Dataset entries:
------------------------------------------------

--- src/rtl/avr_spi_regbank_if.sv ---
// AVR SPI pin bundle: the AVR drives chip select, clock and data in,
// the register bank drives data back out.
interface avr_spi_regbank_if;
    logic spics_n;
    logic spick;
    logic spido;
    logic spidi;

    modport master (output spics_n, output spick, output spido, input spidi);
    modport slave  (input spics_n, input spick, input spido, output spidi);
endinterface

--- src/rtl/avr_spi_regbank.sv ---
// AVR SPI register bank: 8-bit LSB-first register number, then a DW-bit
// data phase that reads back rd_data[ch] and writes wr_data[ch] on commit.

// One write channel: holds its word and pulses stb on the cycle it updates.
module avr_spi_regbank_ch #(
    parameter int DW = 16
) (
    input  logic          fclk,
    input  logic          rst_n,
    input  logic          wr_en,
    input  logic [DW-1:0] din,
    output logic [DW-1:0] dout,
    output logic          stb
);
    // Capture the received word and strobe together so they line up.
    always_ff @(posedge fclk or negedge rst_n) begin
        if (!rst_n) begin
            dout <= '0;
            stb  <= 1'b0;
        end else begin
            stb <= wr_en;
            if (wr_en) dout <= din;
        end
    end
endmodule

module avr_spi_regbank #(
    parameter int         NCH       = 8,
    parameter int         DW        = 16,
    parameter logic [7:0] BASE      = 8'h70,
    parameter bit         LSB_FIRST = 1'b1
) (
    input  logic                  fclk,
    input  logic                  rst_n,
    avr_spi_regbank_if.slave      spi,
    input  logic [7:0]            status_in,
    input  logic [NCH*DW-1:0]     rd_data,
    output logic [NCH*DW-1:0]     wr_data,
    output logic [NCH-1:0]        wr_stb,
    output logic                  err_stb
);
    localparam int CHW = (NCH > 1) ? $clog2(NCH) : 1;
    localparam int BCW = $clog2(DW + 2);

    typedef enum logic [1:0] {ADDR, DATA, COMMIT} state_t;

    state_t                    state, state_n;
    logic [2:0]                cs_sr, ck_sr;
    logic [1:0]                do_sr;
    logic                      cs_hi, cs_fall, cs_rise, sck_rise, sdo;
    logic [7:0]                regnum;
    logic [DW-1:0]             shift_out, in_sh, rd_sel;
    logic [BCW-1:0]            bitcnt;
    logic [CHW-1:0]            ch, ch_dec;
    logic                      valid, addr_ok, do_wr, do_err;
    logic [NCH-1:0]            wr_en;
    logic [NCH-1:0][DW-1:0]    rd_arr, wd_arr;

    assign rd_arr  = rd_data;
    assign wr_data = wd_arr;

    // Two-flop resync of the SPI pins plus a third flop on CS/SCK for edges.
    // Reset to 0 so a CS held low across reset release is not seen as a fall.
    always_ff @(posedge fclk or negedge rst_n) begin
        if (!rst_n) begin
            cs_sr <= '0;
            ck_sr <= '0;
            do_sr <= '0;
        end else begin
            cs_sr <= {cs_sr[1:0], spi.spics_n};
            ck_sr <= {ck_sr[1:0], spi.spick};
            do_sr <= {do_sr[0], spi.spido};
        end
    end

    assign cs_hi    = cs_sr[1];
    assign cs_fall  = cs_sr[2] & ~cs_sr[1];
    assign cs_rise  = ~cs_sr[2] & cs_sr[1];
    // A CS edge in the same cycle swallows the sck rise.
    assign sck_rise = ~ck_sr[2] & ck_sr[1] & ~cs_fall & ~cs_rise;
    assign sdo      = do_sr[1];

    // Register-number decode; ch is only meaningful when addr_ok is set.
    assign addr_ok = ({1'b0, regnum} >= {1'b0, BASE}) &&
                     ({1'b0, regnum} <  ({1'b0, BASE} + 9'(NCH)));
    assign ch_dec  = CHW'(regnum - BASE);

    // Readback word for the decoded channel, zero for an unmapped register.
    always_comb begin
        rd_sel = '0;
        for (int i = 0; i < NCH; i++)
            if (addr_ok && ch_dec == CHW'(i)) rd_sel = rd_arr[i];
    end

    // State register.
    always_ff @(posedge fclk or negedge rst_n) begin
        if (!rst_n) state <= ADDR;
        else        state <= state_n;
    end

    // Next state: CS fall opens the data phase, CS rise commits for one cycle.
    always_comb begin
        state_n = state;
        case (state)
            ADDR:    if (cs_fall) state_n = DATA;
            DATA:    if (cs_rise) state_n = COMMIT;
            default: state_n = ADDR;
        endcase
    end

    // Address/data shifters, bit counter and latched channel decode.
    always_ff @(posedge fclk or negedge rst_n) begin
        if (!rst_n) begin
            regnum    <= '0;
            shift_out <= '0;
            in_sh     <= '0;
            bitcnt    <= '0;
            ch        <= '0;
            valid     <= 1'b0;
        end else begin
            case (state)
                ADDR: begin
                    if (cs_rise) begin
                        regnum    <= '0;
                        shift_out <= DW'(status_in);
                    end else if (cs_fall) begin
                        ch        <= ch_dec;
                        valid     <= addr_ok;
                        bitcnt    <= '0;
                        shift_out <= rd_sel;
                    end else if (sck_rise && cs_hi) begin
                        regnum    <= {sdo, regnum[7:1]};
                        shift_out <= shift_out >> 1;
                    end
                end
                DATA: begin
                    if (cs_rise) begin
                        regnum    <= '0;
                        shift_out <= DW'(status_in);
                    end else if (sck_rise) begin
                        if (LSB_FIRST) begin
                            in_sh     <= {sdo, in_sh[DW-1:1]};
                            shift_out <= shift_out >> 1;
                        end else begin
                            in_sh     <= {in_sh[DW-2:0], sdo};
                            shift_out <= shift_out << 1;
                        end
                        if (bitcnt != BCW'(DW + 1)) bitcnt <= bitcnt + 1'b1;
                    end
                end
                default: ;
            endcase
        end
    end

    assign spi.spidi = (state == DATA && !LSB_FIRST) ? shift_out[DW-1] : shift_out[0];

    // Commit outcome: exact-length write to a mapped channel, zero-length
    // read is silent, anything else is flagged.
    assign do_wr  = (state == COMMIT) && valid && (bitcnt == BCW'(DW));
    assign do_err = (state == COMMIT) && (bitcnt != '0) && !do_wr;

    // One-hot write enable for the addressed channel.
    always_comb begin
        wr_en = '0;
        for (int i = 0; i < NCH; i++)
            if (do_wr && ch == CHW'(i)) wr_en[i] = 1'b1;
    end

    // Error strobe registered to line up with the write strobes.
    always_ff @(posedge fclk or negedge rst_n) begin
        if (!rst_n) err_stb <= 1'b0;
        else        err_stb <= do_err;
    end

    for (genvar g = 0; g < NCH; g++) begin : g_ch
        avr_spi_regbank_ch #(.DW(DW)) u_ch (
            .fclk  (fclk),
            .rst_n (rst_n),
            .wr_en (wr_en[g]),
            .din   (in_sh),
            .dout  (wd_arr[g]),
            .stb   (wr_stb[g])
        );
    end
endmodule
--- src/flat_wrapper.sv ---
// flat-port wrapper written by rule: the top's interface ports become plain ports
module avr_spi_regbank_flat 
#(
    parameter int         NCH       = 8,
    parameter int         DW        = 16,
    parameter logic [7:0] BASE      = 8'h70,
    parameter bit         LSB_FIRST = 1'b1
)
  (fclk, rst_n, status_in, rd_data, wr_data, wr_stb, err_stb, spi_spics_n, spi_spick, spi_spido, spi_spidi);
  avr_spi_regbank_if spi_i ();
  input  logic fclk;
  input  logic rst_n;
  input  logic [7:0] status_in;
  input  logic [NCH*DW-1:0] rd_data;
  output logic [NCH*DW-1:0] wr_data;
  output logic [NCH-1:0] wr_stb;
  output logic err_stb;
  input wire logic [$bits(spi_i.spics_n)-1:0] spi_spics_n;
  input wire logic [$bits(spi_i.spick)-1:0] spi_spick;
  input wire logic [$bits(spi_i.spido)-1:0] spi_spido;
  output wire logic [$bits(spi_i.spidi)-1:0] spi_spidi;
  assign spi_i.spics_n = spi_spics_n;
  assign spi_i.spick = spi_spick;
  assign spi_i.spido = spi_spido;
  assign spi_spidi = spi_i.spidi;
  avr_spi_regbank #(.NCH(NCH), .DW(DW), .BASE(BASE), .LSB_FIRST(LSB_FIRST)) u_core (.fclk(fclk), .rst_n(rst_n), .spi(spi_i), .status_in(status_in), .rd_data(rd_data), .wr_data(wr_data), .wr_stb(wr_stb), .err_stb(err_stb));
endmodule
--- config.mk ---
export PLATFORM = sky130hd
export DESIGN_NAME = avr_spi_regbank_flat
export DESIGN_NICKNAME = d
export VERILOG_FILES = /design/src/rtl/avr_spi_regbank_if.sv /design/src/rtl/avr_spi_regbank.sv /design/src/flat_wrapper.sv
export SDC_FILE = /design/constraint.sdc
export NUM_CORES = 1
export LEC_CHECK = 0
export ABC_CLOCK_PERIOD_IN_PS = 2250
export CAP_MARGIN = 0
export CELL_PAD_IN_SITES_DETAIL_PLACEMENT = 0
export CELL_PAD_IN_SITES_GLOBAL_PLACEMENT = 1
export CORE_MARGIN = 1.5
export CORE_UTILIZATION = 38
export DETAILED_ROUTE_END_ITERATION = 6
export PLACE_DENSITY_LB_ADDON = 0.1
export SLEW_MARGIN = 20
export SYNTH_ARGS = -nofsm -noshare
export SYNTH_HDL_FRONTEND = slang
export SYNTH_HIERARCHICAL = 1
export SYNTH_SLANG_ARGS = --single-unit
--- constraint.sdc ---
create_clock -name fclk -period 2.25 [get_ports fclk]
set_clock_uncertainty 0.1 [all_clocks]
set_input_delay 0.5625 -clock fclk [delete_from_list [all_inputs] [get_ports fclk]]
set_output_delay 0.5625 -clock fclk [all_outputs]
set_load 0.02 [all_outputs]
# Word level (Yosys, flattened, before mapping)
# Index checks and enable logic that the tools add are counted.
dict set report word_totals {
  mem_count 0
  mem_bits_rw 0
  regBits 196
  romBits 0
  wordCells 139
  out_inout_bits 138
  latchBits 0
}
dict set report classes {
  n_mux 36
  bitwise 10
  div 0
  shift 0
  addsub 2
  n_eq_ne 28
  reduce_logical 34
  n_lt_le_gt_ge 2
  multipliers 0
}
# op n
set ops {}
lappend ops {{16-bit 2-to-1 mux} 13}
lappend ops {{8-bit 2-to-1 mux} 4}
lappend ops {{16-bit one-hot mux with 2 select lines} 1}
lappend ops {{5-bit 2-to-1 mux} 5}
lappend ops {{3-bit == test (second input constant)} 8}
lappend ops {{1-bit logical AND} 22}
lappend ops {{8-bit one-hot mux with 2 select lines} 1}
lappend ops {{3-bit by 2-bit == test with 1-bit output (second input constant)} 4}
lappend ops {{5-bit one-hot mux with 2 select lines} 1}
lappend ops {{3-bit AND reduction} 3}
lappend ops {{8-bit by 7-bit greater-or-equal comparator with 1-bit output (second input constant)} 1}
lappend ops {{8-bit by 7-bit less-than comparator with 1-bit output (second input constant)} 1}
lappend ops {{1-bit 2-to-1 mux} 8}
lappend ops {{2-bit by 1-bit inequality test with 1-bit output (second input constant)} 4}
lappend ops {{3-bit by 1-bit == test with 1-bit output (second input constant)} 2}
lappend ops {{3-bit zero test} 2}
lappend ops {{3-bit by 1-bit inequality test with 1-bit output (second input constant)} 2}
lappend ops {{6-bit AND reduction} 1}
lappend ops {{5-bit by 1-bit adder with 5-bit output (second input constant)} 1}
lappend ops {{1-bit bitwise AND} 5}
lappend ops {{5-bit == test (second input constant)} 1}
lappend ops {{5-bit inequality test (second input constant)} 1}
lappend ops {{1-bit inverter} 5}
lappend ops {{5-bit nonzero test} 1}
lappend ops {{other kinds (13)} 15}

# Logic depth before layout (Yosys ltp)
# Gate-level depths: netlist of the first run.
dict set report logic_depth {
  word_depth 14
  depth_mapped 9
  depth_no_buf 7
}

# Modules after synthesis
# Netlist of the first run, hierarchy kept.
# module area_per_inst_um2 n_inst seq_area_each_um2 cells_per_inst
set modules_own_cells {}
lappend modules_own_cells {avr_spi_regbank_ch 674.4 8 425.4 35}
lappend modules_own_cells {avr_spi_regbank 3970.1 1 1501.4 372}

# Worst setup path after synthesis of the first run
# Ideal clock, no wire load.
dict set report synth_path {
  kind {register to register}
  start {reg u_core.cs_sr[1]}
  end {reg u_core.shift_out[10]}
  arrival_ps 1815
  period_less_slack_ps 2039
  path_buffers 1
  stages_incl_launch_ff 8
  slack_ps 211
  path_cell_list {dfrtp_1 inv_1 ha_1 nor2_1 o31ai_1 clkbuf_1 nor2_1 a211o_1}
}
dict set report synth_via {
  elab_chain_cells 8
}
# item line_no
set synth_lines {}
lappend synth_lines {{start, declared} avr_spi_regbank.sv:48} ;# logic [2:0] cs_sr, ck_sr;
lappend synth_lines {{start signal, assigned} avr_spi_regbank.sv:70} ;# cs_sr <= {cs_sr[1:0], spi.spics_n};
lappend synth_lines {{1-bit inverter} avr_spi_regbank.sv:77} ;# assign cs_fall = cs_sr[2] & ~cs_sr[1];
lappend synth_lines {{1-bit bitwise AND} avr_spi_regbank.sv:77}
lappend synth_lines {{1-bit inverter} avr_spi_regbank.sv:80} ;# assign sck_rise = ~ck_sr[2] & ck_sr[1] & ~cs_fall & ~cs_rise;
lappend synth_lines {{1-bit bitwise AND (2 in a row)} avr_spi_regbank.sv:80}
lappend synth_lines {{1-bit logical AND} avr_spi_regbank.sv:131} ;# end else if (sck_rise && cs_hi) begin
lappend synth_lines {{4-bit by 1-bit inequality test with 1-bit output (no source line)} -}
lappend synth_lines {{3-bit AND reduction (no source line)} -}
lappend synth_lines {{end signal, assigned} avr_spi_regbank.sv:130} ;# shift_out <= rd_sel;
lappend synth_lines {{end signal, assigned} avr_spi_regbank.sv:133} ;# shift_out <= shift_out >> 1;
lappend synth_lines {{end signal, assigned} avr_spi_regbank.sv:139} ;# shift_out <= DW'(status_in);
lappend synth_lines {{end, declared} avr_spi_regbank.sv:52} ;# logic [DW-1:0] shift_out, in_sh, rd_sel;
# Parallel ways exist; a longest one is shown, timed or not.
# A chain may end at the register's enable or synchronous reset.

# Worst setup path after layout of the first run
dict set report layout_path {
  start {reg u_core.cs_sr[1]}
  end {reg u_core.shift_out[15]}
}
# The elaborated chain is that of the path after synthesis.

==> metrics.csv, run 1 <==
stage,metric,value,unit
place,placed_cells,1247,
place,place_congestion,0.7860,
drt,drt_iter0_drc,240,
yosys,synth_simple_gate_area_frac,0.06533,
grt,use_met1,0.2769,
timing,fmax,463.9,MHz
drt,vias,6505,
floorplan,die-area,25600,sq um
yosys,synth_edf_count,0,
timing,final_max_slew_viol_count,0,
drt,first_pass_iters,4,
grt,grt.met2_usage,0.3362,
worst_hold_path,hold_depth,0,
drt,wl,25.27,mm
yosys,synth-seq-area-share,0.5237,
clocking,clkTransAtPathRegs,80,ps
worst_setup_path,ff2ff_setup_slack,90,ps
yosys,syn_nets,799,
yosys,yosysUniqueCellTypes,51,
floorplan,coreArea,24250,sq um
worst_setup_path,end_kind,flop,
drt,vias_per_cell,5.082,
place,io_buffers,278,
layout,area_growth,41.42,%
layout,layout.cells.non_filler,1280,
floorplan,io_pins,279,
yosys,yosysWarnings,6,
grt,grtUsageMet3,0.04883,
place,hpwl,18.95,mm
clocking,cts_tree,yes,
yosys,synthArstFlopShare,1.000,
layout,design_area,13240,sq um
yosys,synthFlopType,dfrtp_1,
clocking,clockRootBuffer,clkbuf_16,
run,max_cap_viol_count,0,
timing,setup_tns,0,ps
power,ir_worst_vdd,0.3590,mV
timing,min_period,2156,ps
timing,tightest_slew,681.3,ps
power,p_leak,5.862,nW
yosys,synthMuxAreaShare,0.2847,
grt,antenna_found_initial,0,
layout,regArea,4910,sq um
layout,n_fill_cell,2034,
worst_hold_path,min_to,u_core/do_sr[1],
worst_setup_path,required,2480,ps
clocking,h-tree-depth,4,
drt,drt-wirelength-per-cell,19.74,um
worst_setup_path,cp.arrival,2380,ps
worst_setup_path,path_class,flop to flop,
grt,grt_pass1_wl,40.85,mm
yosys,synth-xor-area-share,0,
yosys,synth.top_cell.area_share,0.5237,
yosys,syn_area,9365,sq um
worst_hold_path,min-delay-start,u_core/do_sr[0],
timing,hold_viol_final,0,
worst_setup_path,cp_max_fo,8,
layout,fin_nets,1090,
yosys,synth.largest_area_cell,dfrtp_1,
clocking,insertion_delay,430,ps
clocking,cts_sinks,196,
clocking,clock_path_buffers,2,
layout,drive_above_1_share,0.2835,
yosys,synth_top_family_by_area,multiplexers,
worst_setup_path,reg2reg_from,u_core/cs_sr[1],
clocking,post_cts_buffers,0,
yosys,syn_inst,652,
yosys,synth.ff_latch_count,196,
place,dpl-instance-area,12600,sq um
floorplan,die_w,160.0,um
layout,n_antenna_cell,0,
worst_setup_path,start_kind,flop,
yosys,synth_fa_ha_area_frac,0.008016,
timing,finalCritPeriodShare,0.9581,
layout,final_common_cell,clkdlybuf4s50_1,
layout,multi_input_area,4083,sq um
timing,setup_viol_count_final,0,
grt,overflow,0,
power,powerDensity,598.1,nW/um^2
grt,grt_usage,0.2054,
floorplan,start_util,0.3862,
yosys,synth-compound-area-share,0.07054,
yosys,synth_area_leaders,"dfrtp_1 52%, mux2_4 13%, mux2_2 9.3%",
worst_setup_path,reg2reg_to,u_core/shift_out[15],
worst_hold_path,hp-class,flop to flop,
drt,drc,0,
yosys,avgSynthCellArea,14.36,sq um
floorplan,die_h,160.0,um
worst_setup_path,reg2reg_depth,6,
grt,grt_pass1_vias,7007,
outcome,status,"complete, no violations",
grt,busiest_layer,met2,
timing,relSlewSlack,0.5458,
drt,route.antenna.remaining_nets,0,
timing,rsz0062_at_grt,yes,
clocking,numCtsBuffers,17,
layout,layout_common_cells,"277 x clkdlybuf4s50_1, 194 x dfrtp_1, 80 x mux2_4",
grt,grt_max_degree,65,
floorplan,rows,57,
layout,post-route-util,0.5462,
## worst max path at each step
stage / start / to / slack (ps) / cells after the start
2_1_floorplan: u_core/cs_sr[1] / u_core/shift_out[10] / 210 / 7
3_3_place_gp: rd_data[13] / u_core/shift_out[13] / -230 / 6
3_5_place_dp: rd_data[13] / u_core/shift_out[13] / -260 / 6
4_1_cts: u_core/cs_sr[1] / u_core/shift_out[15] / 2 / 6
5_1_grt: u_core/bitcnt[1] / u_core/g_ch[0].u_ch/dout[15] / -4 / 8
6_report: u_core/cs_sr[1] / u_core/shift_out[15] / 90 / 6
## Yosys cell counts, types with 5 or more instances
master	count
dfrtp_1	196
mux2_4	80
mux2_2	77
nand2_1	27
nor2_1	23
mux4_2	19
a22o_1	18
mux2i_1	17
o22ai_1	16
a21oi_1	15
nor3_1	14
buf_2	13
buf_6	13
nand2b_1	12
inv_1	10
clkbuf_1	9
buf_12	8
nor4_1	8
o31ai_1	8
a221oi_1	6
ha_1	6
a211o_1	5
o21ai_0	5
## repair_timing
action,in CTS,in global routing
endpoints found under the hold margin,30,0
endpoints found under the setup margin,12,40
resized for setup,2,9
pin swaps,0,0
hold buffers,1,0
## report_power, final
part	switching, W	internal [W]	leakage [nW]
Sequential	0.000214	0.00368	2.70
Clock	0.00148	0.00152	0.285
Combinational	0.000460	0.000568	2.88
Total	0.00215	0.00577	5.86
## critical path, stage by stage (launching register included)
cell and delay [ps]:
dfrtp_2 410, inv_1 70, ha_1 320, a31oi_1 270
o31ai_4 120, or2_1 380, o41ai_2 380
## sequential cells by signal (all words and copies together), names as in the netlist, 2 cells and up
signal,cells
u_core/cs_sr,3
u_core/ck_sr,3
u_core/in_sh,16
u_core/do_sr,2
u_core/bitcnt,5
u_core/state,2
u_core/regnum,8
u_core/shift_out,16
u_core/g_ch.u_ch/stb,8
u_core/g_ch.u_ch/dout,128
u_core/ch,3
## routing by layer
metal  vias up  share of wire
met5         -              0
met4         0         0.0098
met3        15          0.056
met2       208           0.49
met1      3287           0.45
li1       2995              -
## area by class of cell
class	instances	area share
clock inverters	14	0.01190
repair buffers	315	0.2422
clock buffers	18	0.03316
well taps	324	0.03061
flip-flops and latches	196	0.3707
inverters	11	0.003118
multi-input cells	402	0.3083
## logic make-up after synthesis
family	after synthesis
mux	193
fa+ha+maj	6
simple gates	113
flops	196
compound gates	90
buf+inv	54
## stage by stage
| step | worst slack, ps | hold WS [ps] | total power [W] |
|---|---|---|---|
| after floorplan | 211.2 | 166.9 | 0.004412 |
| after global placement | -233.3 | 234.1 | 0.004948 |
| after detailed placement | -258.3 | 234.7 | 0.004991 |
| after CTS | 1.618 | 252.6 | 0.008020 |
| after global routing | -4.463 | 256.8 | 0.008311 |
| final | 94.20 | 250.4 | 0.007921 |
Power figures use the tool's default switching activity.
==> inputs of run 2 (changes only) <==
--- a/config.mk
+++ b/config.mk
@@ -12,6 +12,7 @@
 export CORE_MARGIN = 1.5
 export CORE_UTILIZATION = 38
 export DETAILED_ROUTE_END_ITERATION = 6
+export GPL_TIMING_DRIVEN = 0
 export PLACE_DENSITY_LB_ADDON = 0.1
 export SLEW_MARGIN = 20
 export SYNTH_ARGS = -nofsm -noshare
==> run 2 against run 1 <==
  * Power increased by 0.49%
  * Count of clock-buffer cells in the layout unchanged
  * First-iteration DRC count up 54%
  * Combinational power is essentially flat
  * Die area did not move
  * Worst setup slack got worse by 15 ps
  * Sequential power is essentially flat
  * Final area is 0.31% higher
  * Critical path type unchanged
  * Critical endpoint is now u_core/shift_out[13]
  * Highest routed layer unchanged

------------------------------------------------

-- PROBLEM TO SOLVE --
After checking the entries, state how many lines contain "bitwise", and write nothing but the number.

-- OUTPUT --
4